Riccardo cherche à tout prix à comprendre mais Emilia reste mutique, elle ne veut rien lui dire. La tension psychologique est intenable pour Riccardo. Il essaie de décortiquer toutes les situations, qu'a-t-il pu bien dire ou faire pour la mettre dans cet état? Et puis un jour, il réussit à la faire craquer: "Je ne t'aime plus, je ne t'aimerais plus jamais, je te méprise. Je te quitte.".
Et voilà Riccardo encore plus pris dans la tourmente. Elle le méprise mais ne sait pas pourquoi.
Alors que son producteur Battista lui propose un nouveau projet, considérant que c'est "l'homme de la situation", Riccardo y voit une opportunité pour relancer son couple en s"expatriant à Capri, dans le villa du producteur, le temps de l'écriture du scénario. Un changement d'air, la mer, le soleil, permettront sûrement à Emilia de revenir sur ses sentiments. Du moins le pense-t-il...

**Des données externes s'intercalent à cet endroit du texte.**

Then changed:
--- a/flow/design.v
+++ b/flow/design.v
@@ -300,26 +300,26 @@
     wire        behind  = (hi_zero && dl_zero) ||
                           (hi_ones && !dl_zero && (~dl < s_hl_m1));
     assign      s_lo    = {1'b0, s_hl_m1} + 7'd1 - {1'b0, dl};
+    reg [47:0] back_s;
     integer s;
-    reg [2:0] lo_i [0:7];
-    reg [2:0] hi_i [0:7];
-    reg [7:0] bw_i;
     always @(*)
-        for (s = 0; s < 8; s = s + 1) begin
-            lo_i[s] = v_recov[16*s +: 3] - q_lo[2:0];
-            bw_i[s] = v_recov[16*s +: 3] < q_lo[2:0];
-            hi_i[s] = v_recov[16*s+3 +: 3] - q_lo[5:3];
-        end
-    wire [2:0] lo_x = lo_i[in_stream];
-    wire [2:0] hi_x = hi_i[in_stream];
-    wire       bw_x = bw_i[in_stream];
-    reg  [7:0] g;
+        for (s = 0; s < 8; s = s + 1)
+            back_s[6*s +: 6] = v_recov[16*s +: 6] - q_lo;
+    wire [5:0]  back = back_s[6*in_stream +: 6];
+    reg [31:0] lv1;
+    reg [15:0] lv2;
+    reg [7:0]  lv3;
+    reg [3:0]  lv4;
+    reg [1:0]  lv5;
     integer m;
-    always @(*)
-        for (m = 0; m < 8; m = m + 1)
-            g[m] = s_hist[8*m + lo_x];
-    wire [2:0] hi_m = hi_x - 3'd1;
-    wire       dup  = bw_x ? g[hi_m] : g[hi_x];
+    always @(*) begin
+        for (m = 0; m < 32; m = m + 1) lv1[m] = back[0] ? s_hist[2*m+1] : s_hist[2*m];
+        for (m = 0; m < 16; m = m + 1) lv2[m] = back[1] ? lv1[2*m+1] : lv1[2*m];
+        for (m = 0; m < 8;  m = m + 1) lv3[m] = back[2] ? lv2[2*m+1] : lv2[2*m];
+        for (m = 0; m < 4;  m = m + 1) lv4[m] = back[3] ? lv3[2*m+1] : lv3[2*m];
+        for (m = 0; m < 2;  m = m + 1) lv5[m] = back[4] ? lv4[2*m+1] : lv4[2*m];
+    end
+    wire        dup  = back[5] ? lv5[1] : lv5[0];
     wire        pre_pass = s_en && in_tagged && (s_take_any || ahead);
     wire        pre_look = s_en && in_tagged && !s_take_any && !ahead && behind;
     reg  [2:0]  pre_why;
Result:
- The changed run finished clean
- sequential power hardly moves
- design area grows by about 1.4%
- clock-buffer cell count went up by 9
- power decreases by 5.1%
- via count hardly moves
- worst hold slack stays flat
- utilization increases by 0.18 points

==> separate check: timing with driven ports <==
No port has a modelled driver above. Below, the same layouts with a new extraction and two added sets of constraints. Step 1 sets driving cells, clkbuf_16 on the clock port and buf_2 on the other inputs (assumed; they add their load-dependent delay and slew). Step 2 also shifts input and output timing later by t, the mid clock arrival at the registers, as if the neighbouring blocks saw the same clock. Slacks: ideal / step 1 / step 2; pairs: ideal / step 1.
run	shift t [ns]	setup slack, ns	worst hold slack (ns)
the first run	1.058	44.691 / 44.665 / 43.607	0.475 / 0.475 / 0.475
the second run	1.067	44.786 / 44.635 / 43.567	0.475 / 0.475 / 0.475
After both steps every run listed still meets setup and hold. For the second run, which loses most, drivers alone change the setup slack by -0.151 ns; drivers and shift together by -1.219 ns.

C'est ainsi que Rheingold (le co-auteur allemand), Battista, Riccardo et Emilia se mettent en route pour Capri... afin de donner vie à une version moderne de "L'Odyssée" d'Homère.
Entre les lignes:
La pression psychologique est pressante dans toute la deuxième parti du roman (le déclin de leur amour). Alors qu'Emilia est froide et distante, donnant le sentiment de ne rien ressentir, d'être détachée, hautaine sans aucune empathie, Riccardo est torturé. Il aimerait comprendre pour agir. Parallèlement à cela, son travail lui pèse car il ne lui plait pas, et les difficultés d'argent s'amoncellent. C'est la vision de "L'Odyssée" décrite par Rheingold qui le fera réfléchir et comprendre. Cet allemand qu'il n'aime pourtant pas va lui ouvrir les yeux sur sa propre situation. Quand ils échangent sur leur vision du chef d'oeuvre classique d'Homère, Riccardo a la désagréable impression qu'il lui dépeint son couple: Pénélope, épouse fidèle et malgré tout ne semblant pas aimer Ulysse. Ulysse lui-même ne semblant pas si pressé de rentrer... 10 ans pour rentrer en Grèce auprès des siens alors que la guerre est finie, est lourde de sens pour Rheingold; Alors que Riccardo en a une vision tellement romantique, bien loin de ces petits calculs.
Alors coïncidence ou pas?
Ce roman de Moravia, écrit en 1954, n'a pas pris un ride. Son histoire est intemporelle... comme "l'Odyssée" d'Homère, si présent dans le livre, dont le succès ne se dément pas au fil des ans. Ce qui est intéressant, à mon avis, c'est le fait que ce soit l'homme qui soit dans cet état psychologique... la torture mentale étant souvent l'apanage des femmes. Mais Ricardo a déçu Emilia (en reniant ses valeurs au profit de l'argent?) et c'est irréversible. Ce roman pourrait être un mélange de "La Dolce Vita" de Federico Fellini et de "Qui a peur de Virginia Woolf" de Mike Nichols.
Il m'a aussi fait penser, pour l'ambiance à "Paris est une fête" d'Ernest Hemingway.
Très beau drame, inspirant, je comprends pourquoi Jean-Luc Godard en a fait un film... devenu culte, évidemment!